=== Listed entries ===
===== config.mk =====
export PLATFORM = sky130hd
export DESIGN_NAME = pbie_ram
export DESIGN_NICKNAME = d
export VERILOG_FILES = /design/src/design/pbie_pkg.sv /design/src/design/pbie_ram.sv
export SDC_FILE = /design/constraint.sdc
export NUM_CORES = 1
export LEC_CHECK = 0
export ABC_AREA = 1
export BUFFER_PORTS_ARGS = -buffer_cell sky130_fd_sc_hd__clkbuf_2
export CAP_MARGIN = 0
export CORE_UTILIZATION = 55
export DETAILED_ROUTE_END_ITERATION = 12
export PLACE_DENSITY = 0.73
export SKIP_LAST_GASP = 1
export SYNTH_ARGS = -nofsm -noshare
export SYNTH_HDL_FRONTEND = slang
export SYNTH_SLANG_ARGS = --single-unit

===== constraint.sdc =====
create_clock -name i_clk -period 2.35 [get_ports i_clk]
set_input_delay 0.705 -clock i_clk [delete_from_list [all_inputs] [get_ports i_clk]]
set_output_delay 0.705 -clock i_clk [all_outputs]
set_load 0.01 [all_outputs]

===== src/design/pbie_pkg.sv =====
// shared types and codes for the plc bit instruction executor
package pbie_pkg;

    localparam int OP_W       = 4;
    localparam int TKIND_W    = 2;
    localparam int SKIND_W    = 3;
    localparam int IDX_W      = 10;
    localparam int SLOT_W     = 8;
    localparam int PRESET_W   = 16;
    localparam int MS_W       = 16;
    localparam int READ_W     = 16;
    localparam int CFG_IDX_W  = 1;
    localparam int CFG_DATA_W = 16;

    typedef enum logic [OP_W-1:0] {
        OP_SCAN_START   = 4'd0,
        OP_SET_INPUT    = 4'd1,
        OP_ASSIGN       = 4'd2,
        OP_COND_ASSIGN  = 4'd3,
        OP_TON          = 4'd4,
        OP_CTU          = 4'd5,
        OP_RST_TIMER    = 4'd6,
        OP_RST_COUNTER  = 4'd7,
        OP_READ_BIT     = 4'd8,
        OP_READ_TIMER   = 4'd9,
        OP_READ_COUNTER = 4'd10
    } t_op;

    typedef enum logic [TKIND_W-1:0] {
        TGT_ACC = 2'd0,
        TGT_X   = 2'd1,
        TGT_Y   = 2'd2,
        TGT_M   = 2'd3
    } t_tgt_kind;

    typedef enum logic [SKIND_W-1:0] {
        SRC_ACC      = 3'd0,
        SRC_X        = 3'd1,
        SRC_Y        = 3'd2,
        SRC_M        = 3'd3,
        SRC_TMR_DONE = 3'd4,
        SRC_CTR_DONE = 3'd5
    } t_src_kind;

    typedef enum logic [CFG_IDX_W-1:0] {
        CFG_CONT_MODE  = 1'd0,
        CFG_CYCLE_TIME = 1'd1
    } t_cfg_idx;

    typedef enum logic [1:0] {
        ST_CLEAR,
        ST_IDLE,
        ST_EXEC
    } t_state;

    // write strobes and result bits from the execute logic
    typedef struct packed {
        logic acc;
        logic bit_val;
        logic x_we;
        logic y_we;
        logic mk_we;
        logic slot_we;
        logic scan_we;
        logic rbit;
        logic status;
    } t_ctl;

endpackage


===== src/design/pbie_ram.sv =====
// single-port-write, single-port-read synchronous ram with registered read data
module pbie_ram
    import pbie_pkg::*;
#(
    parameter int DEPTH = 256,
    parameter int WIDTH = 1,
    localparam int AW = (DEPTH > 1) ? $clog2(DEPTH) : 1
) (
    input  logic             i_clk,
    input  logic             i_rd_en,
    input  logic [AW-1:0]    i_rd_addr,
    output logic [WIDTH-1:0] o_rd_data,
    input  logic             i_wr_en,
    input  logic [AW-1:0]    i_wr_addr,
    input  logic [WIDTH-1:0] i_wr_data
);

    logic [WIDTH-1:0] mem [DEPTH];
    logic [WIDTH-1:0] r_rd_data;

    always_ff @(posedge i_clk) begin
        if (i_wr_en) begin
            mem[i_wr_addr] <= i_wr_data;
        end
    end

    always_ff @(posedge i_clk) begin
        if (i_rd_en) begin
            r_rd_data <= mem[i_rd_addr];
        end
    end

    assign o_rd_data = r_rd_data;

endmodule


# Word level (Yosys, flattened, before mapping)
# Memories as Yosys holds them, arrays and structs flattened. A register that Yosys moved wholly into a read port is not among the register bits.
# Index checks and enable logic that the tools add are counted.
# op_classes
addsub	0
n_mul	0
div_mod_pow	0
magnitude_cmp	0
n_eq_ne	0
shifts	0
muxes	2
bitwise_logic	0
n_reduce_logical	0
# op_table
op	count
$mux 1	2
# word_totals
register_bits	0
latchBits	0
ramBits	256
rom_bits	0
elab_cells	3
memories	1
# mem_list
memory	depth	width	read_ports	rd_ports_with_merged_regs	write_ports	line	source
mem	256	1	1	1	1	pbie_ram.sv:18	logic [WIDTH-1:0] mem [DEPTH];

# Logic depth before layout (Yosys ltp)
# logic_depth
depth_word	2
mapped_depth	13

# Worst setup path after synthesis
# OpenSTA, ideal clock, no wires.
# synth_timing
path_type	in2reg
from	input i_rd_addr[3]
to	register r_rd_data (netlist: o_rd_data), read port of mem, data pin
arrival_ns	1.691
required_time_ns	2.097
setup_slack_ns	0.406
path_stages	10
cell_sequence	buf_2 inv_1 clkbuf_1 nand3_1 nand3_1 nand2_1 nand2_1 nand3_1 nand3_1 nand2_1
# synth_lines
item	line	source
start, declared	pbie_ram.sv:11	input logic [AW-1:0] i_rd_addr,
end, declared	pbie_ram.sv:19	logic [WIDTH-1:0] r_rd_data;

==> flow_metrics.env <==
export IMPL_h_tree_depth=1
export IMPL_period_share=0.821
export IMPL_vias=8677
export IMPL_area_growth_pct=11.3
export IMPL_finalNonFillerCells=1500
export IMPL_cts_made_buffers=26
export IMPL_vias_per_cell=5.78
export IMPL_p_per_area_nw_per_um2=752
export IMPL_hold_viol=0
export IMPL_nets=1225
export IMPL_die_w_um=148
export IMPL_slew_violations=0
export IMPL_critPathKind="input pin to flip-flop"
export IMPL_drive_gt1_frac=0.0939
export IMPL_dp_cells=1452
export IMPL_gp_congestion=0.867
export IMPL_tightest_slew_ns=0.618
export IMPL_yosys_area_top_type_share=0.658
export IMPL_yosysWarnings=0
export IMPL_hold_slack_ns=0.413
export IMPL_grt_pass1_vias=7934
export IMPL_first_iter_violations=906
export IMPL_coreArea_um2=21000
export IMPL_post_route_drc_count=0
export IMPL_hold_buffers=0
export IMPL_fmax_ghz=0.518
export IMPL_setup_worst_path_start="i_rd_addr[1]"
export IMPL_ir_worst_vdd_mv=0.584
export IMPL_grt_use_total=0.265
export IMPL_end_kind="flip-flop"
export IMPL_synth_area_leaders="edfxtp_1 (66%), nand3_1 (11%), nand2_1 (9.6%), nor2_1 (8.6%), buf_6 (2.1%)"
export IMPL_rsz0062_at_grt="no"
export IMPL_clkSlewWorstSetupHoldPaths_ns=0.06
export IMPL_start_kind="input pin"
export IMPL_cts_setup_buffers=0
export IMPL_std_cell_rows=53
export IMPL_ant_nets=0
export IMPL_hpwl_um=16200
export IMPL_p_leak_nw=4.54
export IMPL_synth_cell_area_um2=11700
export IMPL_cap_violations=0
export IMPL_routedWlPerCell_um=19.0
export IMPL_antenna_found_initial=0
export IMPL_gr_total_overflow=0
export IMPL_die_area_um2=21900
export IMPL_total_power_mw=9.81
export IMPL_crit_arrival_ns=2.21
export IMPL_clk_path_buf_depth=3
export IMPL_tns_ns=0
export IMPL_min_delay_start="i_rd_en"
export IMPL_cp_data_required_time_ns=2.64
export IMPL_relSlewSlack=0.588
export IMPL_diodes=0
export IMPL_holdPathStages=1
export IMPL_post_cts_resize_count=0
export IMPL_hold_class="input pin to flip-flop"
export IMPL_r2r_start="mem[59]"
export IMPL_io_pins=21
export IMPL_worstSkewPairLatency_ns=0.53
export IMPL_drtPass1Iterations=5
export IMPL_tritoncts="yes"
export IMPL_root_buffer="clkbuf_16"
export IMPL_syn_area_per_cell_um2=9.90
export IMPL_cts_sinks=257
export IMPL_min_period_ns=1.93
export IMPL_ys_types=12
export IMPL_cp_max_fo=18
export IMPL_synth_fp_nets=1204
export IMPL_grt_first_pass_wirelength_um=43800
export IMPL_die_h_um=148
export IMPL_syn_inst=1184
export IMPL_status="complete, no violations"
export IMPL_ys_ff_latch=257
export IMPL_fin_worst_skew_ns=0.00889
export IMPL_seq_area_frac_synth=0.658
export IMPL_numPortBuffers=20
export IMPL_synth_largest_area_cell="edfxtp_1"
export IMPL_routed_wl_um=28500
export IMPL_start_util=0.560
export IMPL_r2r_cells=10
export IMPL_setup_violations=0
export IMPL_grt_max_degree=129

==

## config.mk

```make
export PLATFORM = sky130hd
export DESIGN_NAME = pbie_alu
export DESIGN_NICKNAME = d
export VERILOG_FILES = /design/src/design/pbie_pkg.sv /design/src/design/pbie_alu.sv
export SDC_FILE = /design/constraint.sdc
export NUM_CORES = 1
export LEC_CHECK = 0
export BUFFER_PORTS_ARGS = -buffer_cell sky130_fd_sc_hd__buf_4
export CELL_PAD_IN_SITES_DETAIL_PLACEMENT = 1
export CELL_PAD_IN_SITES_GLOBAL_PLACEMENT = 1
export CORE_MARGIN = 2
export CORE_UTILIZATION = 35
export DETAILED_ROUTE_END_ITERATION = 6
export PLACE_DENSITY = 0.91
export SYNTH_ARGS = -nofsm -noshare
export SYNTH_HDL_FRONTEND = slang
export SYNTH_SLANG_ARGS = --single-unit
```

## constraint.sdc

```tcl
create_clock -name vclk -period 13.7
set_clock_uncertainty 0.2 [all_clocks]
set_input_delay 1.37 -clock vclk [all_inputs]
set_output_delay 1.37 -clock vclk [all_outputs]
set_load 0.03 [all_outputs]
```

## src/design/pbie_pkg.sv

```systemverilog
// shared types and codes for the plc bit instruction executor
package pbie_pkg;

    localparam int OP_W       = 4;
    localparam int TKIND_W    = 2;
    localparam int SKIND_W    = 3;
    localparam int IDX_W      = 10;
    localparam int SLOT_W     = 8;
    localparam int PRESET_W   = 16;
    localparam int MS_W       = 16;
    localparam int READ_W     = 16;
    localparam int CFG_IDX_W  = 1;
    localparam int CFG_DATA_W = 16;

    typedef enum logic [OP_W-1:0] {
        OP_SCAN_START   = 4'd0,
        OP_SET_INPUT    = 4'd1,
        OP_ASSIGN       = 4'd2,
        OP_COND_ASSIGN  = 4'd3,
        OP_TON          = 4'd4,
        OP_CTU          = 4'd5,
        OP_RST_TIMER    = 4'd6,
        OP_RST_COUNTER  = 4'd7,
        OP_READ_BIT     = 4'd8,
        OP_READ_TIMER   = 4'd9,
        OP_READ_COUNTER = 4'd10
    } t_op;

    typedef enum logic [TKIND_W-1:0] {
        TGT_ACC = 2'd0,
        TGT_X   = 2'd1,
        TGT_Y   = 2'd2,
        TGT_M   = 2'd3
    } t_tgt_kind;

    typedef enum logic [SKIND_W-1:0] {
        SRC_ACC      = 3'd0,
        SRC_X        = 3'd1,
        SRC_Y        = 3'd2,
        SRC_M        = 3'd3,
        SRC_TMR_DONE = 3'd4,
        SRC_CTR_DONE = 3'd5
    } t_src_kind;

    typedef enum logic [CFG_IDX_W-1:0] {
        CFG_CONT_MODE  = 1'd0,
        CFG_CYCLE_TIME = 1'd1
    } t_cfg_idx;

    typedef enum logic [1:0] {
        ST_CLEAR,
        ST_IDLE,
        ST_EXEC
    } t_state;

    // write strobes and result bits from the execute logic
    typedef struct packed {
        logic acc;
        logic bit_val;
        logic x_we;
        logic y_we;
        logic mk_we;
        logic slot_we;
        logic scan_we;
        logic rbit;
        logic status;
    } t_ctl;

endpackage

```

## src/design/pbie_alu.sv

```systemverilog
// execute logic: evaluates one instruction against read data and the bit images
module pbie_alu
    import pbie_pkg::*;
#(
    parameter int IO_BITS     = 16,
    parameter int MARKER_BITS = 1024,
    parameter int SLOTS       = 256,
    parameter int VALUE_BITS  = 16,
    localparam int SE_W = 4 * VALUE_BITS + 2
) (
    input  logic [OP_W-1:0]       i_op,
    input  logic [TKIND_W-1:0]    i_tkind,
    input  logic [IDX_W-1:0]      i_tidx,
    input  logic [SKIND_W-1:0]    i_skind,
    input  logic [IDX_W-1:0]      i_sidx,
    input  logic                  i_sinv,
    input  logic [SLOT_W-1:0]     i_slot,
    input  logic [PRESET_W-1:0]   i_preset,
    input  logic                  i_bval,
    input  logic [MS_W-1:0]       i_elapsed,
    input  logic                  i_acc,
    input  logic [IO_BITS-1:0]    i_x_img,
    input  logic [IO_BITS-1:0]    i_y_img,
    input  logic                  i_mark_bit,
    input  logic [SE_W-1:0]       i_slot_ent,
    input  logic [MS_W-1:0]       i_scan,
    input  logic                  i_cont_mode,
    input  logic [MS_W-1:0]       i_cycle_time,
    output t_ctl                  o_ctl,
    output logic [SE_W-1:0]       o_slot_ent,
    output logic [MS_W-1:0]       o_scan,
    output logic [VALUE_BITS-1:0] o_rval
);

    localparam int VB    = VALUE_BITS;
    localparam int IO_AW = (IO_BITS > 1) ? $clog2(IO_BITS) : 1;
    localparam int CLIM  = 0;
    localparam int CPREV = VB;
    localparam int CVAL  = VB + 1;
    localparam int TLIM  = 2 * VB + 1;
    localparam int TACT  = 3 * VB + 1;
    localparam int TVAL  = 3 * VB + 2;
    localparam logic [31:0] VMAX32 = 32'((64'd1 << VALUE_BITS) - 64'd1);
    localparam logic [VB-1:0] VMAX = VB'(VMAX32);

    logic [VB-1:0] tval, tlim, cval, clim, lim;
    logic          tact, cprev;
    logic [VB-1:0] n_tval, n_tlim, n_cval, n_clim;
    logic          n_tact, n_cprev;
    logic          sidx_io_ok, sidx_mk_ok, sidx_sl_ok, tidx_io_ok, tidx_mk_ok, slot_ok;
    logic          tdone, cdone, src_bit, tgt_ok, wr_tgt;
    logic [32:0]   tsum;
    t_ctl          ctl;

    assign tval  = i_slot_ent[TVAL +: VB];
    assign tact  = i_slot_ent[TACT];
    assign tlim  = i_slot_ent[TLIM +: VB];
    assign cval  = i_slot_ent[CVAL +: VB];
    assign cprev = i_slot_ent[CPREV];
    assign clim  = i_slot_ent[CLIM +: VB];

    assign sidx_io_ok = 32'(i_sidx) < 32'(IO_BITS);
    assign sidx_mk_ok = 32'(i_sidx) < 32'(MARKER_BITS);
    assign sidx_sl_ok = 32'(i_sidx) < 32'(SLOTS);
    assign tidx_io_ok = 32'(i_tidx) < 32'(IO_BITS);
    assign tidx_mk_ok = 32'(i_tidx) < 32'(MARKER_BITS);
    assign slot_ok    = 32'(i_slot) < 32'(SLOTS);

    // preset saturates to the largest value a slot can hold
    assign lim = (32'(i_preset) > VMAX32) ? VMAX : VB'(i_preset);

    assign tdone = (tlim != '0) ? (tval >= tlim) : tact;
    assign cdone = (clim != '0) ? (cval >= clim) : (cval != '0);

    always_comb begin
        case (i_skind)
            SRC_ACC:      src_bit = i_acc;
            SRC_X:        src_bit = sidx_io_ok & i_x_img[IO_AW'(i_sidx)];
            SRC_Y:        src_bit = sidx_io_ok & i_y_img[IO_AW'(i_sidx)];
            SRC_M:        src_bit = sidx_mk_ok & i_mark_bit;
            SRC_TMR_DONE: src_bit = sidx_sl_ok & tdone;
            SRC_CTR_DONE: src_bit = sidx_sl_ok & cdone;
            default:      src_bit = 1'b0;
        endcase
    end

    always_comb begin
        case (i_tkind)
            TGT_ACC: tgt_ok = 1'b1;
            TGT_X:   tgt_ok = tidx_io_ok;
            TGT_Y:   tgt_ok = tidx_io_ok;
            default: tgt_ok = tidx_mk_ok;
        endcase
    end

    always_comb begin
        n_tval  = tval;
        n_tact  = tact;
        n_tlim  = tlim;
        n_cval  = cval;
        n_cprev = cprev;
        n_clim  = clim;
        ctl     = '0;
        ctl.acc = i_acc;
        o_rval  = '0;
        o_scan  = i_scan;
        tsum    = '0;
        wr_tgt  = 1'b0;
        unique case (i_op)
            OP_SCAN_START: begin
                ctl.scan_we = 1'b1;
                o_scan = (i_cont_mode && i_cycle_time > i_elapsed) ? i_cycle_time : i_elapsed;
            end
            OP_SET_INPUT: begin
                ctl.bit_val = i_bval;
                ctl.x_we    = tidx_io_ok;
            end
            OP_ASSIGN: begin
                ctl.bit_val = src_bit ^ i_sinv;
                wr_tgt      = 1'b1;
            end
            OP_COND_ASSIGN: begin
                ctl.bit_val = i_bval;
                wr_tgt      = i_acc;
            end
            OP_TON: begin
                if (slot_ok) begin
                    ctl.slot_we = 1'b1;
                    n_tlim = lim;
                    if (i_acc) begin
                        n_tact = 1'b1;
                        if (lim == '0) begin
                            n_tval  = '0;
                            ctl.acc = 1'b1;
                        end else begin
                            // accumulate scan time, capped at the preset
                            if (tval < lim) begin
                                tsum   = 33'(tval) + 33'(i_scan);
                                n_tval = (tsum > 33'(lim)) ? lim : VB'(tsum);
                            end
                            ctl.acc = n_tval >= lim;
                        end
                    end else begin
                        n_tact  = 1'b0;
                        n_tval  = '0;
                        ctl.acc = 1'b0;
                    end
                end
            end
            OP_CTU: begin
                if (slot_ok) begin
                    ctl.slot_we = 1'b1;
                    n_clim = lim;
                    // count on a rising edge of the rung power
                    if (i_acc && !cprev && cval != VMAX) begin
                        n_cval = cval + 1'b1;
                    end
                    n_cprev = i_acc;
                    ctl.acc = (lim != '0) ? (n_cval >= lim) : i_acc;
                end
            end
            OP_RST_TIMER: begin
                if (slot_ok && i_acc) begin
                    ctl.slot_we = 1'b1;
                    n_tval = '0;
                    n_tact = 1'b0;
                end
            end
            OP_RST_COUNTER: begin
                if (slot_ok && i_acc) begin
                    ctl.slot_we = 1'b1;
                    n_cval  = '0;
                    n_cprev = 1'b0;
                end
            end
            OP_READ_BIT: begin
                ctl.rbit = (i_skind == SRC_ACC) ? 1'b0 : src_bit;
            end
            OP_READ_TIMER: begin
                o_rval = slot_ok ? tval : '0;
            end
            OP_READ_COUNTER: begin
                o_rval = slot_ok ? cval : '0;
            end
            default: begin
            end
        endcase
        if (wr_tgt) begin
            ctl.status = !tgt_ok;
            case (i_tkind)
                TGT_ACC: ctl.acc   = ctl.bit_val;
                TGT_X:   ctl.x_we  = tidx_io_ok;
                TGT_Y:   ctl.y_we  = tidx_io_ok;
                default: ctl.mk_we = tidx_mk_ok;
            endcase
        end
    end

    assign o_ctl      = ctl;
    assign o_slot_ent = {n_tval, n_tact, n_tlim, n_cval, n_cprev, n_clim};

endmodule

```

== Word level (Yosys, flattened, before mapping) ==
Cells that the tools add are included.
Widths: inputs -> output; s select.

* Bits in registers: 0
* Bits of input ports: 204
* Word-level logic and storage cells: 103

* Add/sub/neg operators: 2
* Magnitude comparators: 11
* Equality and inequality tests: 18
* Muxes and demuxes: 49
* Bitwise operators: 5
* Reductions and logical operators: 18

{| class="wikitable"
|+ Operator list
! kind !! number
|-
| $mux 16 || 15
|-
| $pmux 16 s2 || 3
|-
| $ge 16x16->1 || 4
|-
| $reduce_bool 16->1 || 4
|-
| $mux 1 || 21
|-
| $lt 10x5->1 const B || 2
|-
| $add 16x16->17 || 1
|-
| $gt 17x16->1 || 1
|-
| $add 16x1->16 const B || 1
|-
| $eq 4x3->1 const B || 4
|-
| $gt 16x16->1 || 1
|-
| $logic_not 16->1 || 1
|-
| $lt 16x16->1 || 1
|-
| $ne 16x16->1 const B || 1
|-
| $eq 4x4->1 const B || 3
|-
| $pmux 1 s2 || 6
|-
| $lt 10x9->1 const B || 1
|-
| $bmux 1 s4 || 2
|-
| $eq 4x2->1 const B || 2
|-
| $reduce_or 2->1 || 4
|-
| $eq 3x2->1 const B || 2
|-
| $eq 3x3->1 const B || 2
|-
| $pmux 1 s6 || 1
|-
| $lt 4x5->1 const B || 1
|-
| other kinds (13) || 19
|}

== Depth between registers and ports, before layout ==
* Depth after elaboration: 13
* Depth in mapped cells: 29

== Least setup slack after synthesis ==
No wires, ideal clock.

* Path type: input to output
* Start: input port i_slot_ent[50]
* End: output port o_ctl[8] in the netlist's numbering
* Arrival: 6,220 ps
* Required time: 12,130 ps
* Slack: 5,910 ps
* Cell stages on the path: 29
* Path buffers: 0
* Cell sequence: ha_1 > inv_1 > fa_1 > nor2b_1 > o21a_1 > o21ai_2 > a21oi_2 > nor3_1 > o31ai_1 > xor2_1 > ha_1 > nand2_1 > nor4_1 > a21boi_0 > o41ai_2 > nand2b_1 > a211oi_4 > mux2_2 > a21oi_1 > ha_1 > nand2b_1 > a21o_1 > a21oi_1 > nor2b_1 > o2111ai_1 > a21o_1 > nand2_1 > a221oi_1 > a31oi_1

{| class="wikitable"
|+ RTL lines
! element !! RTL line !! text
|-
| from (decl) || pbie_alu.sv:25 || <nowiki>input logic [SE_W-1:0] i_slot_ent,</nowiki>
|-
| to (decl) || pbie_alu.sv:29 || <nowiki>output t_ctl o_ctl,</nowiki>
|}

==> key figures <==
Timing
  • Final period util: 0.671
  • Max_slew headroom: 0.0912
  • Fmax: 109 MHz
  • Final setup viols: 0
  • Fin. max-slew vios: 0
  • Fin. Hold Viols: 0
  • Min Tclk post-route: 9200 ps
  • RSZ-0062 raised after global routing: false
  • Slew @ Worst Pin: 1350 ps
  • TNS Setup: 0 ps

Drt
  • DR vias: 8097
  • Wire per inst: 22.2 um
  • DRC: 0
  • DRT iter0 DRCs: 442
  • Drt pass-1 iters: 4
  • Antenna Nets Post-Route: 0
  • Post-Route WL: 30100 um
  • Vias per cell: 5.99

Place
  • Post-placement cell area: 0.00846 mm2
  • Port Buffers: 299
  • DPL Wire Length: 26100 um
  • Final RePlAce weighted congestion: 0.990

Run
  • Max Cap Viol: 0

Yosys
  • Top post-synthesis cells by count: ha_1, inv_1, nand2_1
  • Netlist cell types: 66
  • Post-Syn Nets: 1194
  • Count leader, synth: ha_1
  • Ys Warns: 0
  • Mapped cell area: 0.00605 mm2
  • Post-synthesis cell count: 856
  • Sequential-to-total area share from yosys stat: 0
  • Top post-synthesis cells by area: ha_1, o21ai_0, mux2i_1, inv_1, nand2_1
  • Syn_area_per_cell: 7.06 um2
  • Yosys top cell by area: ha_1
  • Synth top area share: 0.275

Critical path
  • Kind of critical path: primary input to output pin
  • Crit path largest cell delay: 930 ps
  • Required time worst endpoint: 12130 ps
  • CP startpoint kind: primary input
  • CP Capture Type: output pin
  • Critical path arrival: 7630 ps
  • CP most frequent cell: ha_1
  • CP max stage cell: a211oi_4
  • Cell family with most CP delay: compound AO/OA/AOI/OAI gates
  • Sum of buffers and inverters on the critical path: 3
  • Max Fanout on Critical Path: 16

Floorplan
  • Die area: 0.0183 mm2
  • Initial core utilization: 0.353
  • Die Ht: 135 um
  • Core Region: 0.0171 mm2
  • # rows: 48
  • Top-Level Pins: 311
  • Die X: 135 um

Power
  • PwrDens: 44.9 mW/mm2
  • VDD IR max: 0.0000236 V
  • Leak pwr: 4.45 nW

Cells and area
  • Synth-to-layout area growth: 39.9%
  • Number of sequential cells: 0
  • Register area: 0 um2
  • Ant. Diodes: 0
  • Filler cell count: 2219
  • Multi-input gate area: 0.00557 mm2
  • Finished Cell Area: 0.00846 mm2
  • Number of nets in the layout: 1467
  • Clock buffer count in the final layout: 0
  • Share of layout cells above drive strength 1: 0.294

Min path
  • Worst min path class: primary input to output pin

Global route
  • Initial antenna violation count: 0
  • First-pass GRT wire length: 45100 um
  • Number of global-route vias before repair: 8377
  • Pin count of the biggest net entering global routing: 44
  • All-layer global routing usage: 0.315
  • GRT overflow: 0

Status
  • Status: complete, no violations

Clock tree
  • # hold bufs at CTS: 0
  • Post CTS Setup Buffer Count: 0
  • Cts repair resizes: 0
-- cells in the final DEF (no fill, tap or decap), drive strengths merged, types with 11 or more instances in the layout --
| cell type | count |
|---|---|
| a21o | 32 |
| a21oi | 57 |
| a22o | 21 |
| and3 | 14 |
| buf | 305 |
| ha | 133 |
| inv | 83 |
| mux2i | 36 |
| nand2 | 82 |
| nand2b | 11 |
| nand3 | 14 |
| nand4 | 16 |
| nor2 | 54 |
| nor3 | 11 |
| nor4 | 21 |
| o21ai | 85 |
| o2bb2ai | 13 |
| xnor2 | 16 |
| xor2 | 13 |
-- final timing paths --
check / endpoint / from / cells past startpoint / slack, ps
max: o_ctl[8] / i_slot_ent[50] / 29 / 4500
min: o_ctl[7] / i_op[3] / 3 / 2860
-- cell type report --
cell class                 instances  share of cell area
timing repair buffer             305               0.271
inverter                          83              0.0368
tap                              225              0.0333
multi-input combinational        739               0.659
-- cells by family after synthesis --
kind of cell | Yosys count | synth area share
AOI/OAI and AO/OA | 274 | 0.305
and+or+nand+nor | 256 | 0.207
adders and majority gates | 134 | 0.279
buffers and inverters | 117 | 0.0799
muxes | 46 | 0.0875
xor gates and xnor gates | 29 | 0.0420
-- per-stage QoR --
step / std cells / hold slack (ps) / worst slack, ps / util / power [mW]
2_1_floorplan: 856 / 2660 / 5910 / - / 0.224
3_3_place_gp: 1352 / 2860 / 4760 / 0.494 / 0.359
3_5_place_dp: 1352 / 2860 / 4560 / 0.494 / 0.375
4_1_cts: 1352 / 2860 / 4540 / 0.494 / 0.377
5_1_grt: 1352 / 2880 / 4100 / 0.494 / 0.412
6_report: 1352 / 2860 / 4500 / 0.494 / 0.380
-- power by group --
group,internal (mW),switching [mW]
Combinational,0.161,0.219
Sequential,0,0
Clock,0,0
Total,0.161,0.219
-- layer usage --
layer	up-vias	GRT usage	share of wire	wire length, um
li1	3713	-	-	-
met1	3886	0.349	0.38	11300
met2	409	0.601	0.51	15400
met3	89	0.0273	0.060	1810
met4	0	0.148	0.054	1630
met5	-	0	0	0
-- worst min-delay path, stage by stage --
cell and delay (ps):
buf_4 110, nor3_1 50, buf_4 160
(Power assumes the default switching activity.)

=== Task statement ===
With the first line being the one containing "GRT overflow: 0" and the last line the one containing "check / endpoint", transcribe exactly the lines above that fall in that range.

=== Task solution ===
  • GRT overflow: 0

Status
  • Status: complete, no violations

Clock tree
  • # hold bufs at CTS: 0
  • Post CTS Setup Buffer Count: 0
  • Cts repair resizes: 0
-- cells in the final DEF (no fill, tap or decap), drive strengths merged, types with 11 or more instances in the layout --
| cell type | count |
|---|---|
| a21o | 32 |
| a21oi | 57 |
| a22o | 21 |
| and3 | 14 |
| buf | 305 |
| ha | 133 |
| inv | 83 |
| mux2i | 36 |
| nand2 | 82 |
| nand2b | 11 |
| nand3 | 14 |
| nand4 | 16 |
| nor2 | 54 |
| nor3 | 11 |
| nor4 | 21 |
| o21ai | 85 |
| o2bb2ai | 13 |
| xnor2 | 16 |
| xor2 | 13 |
-- final timing paths --
check / endpoint / from / cells past startpoint / slack, ps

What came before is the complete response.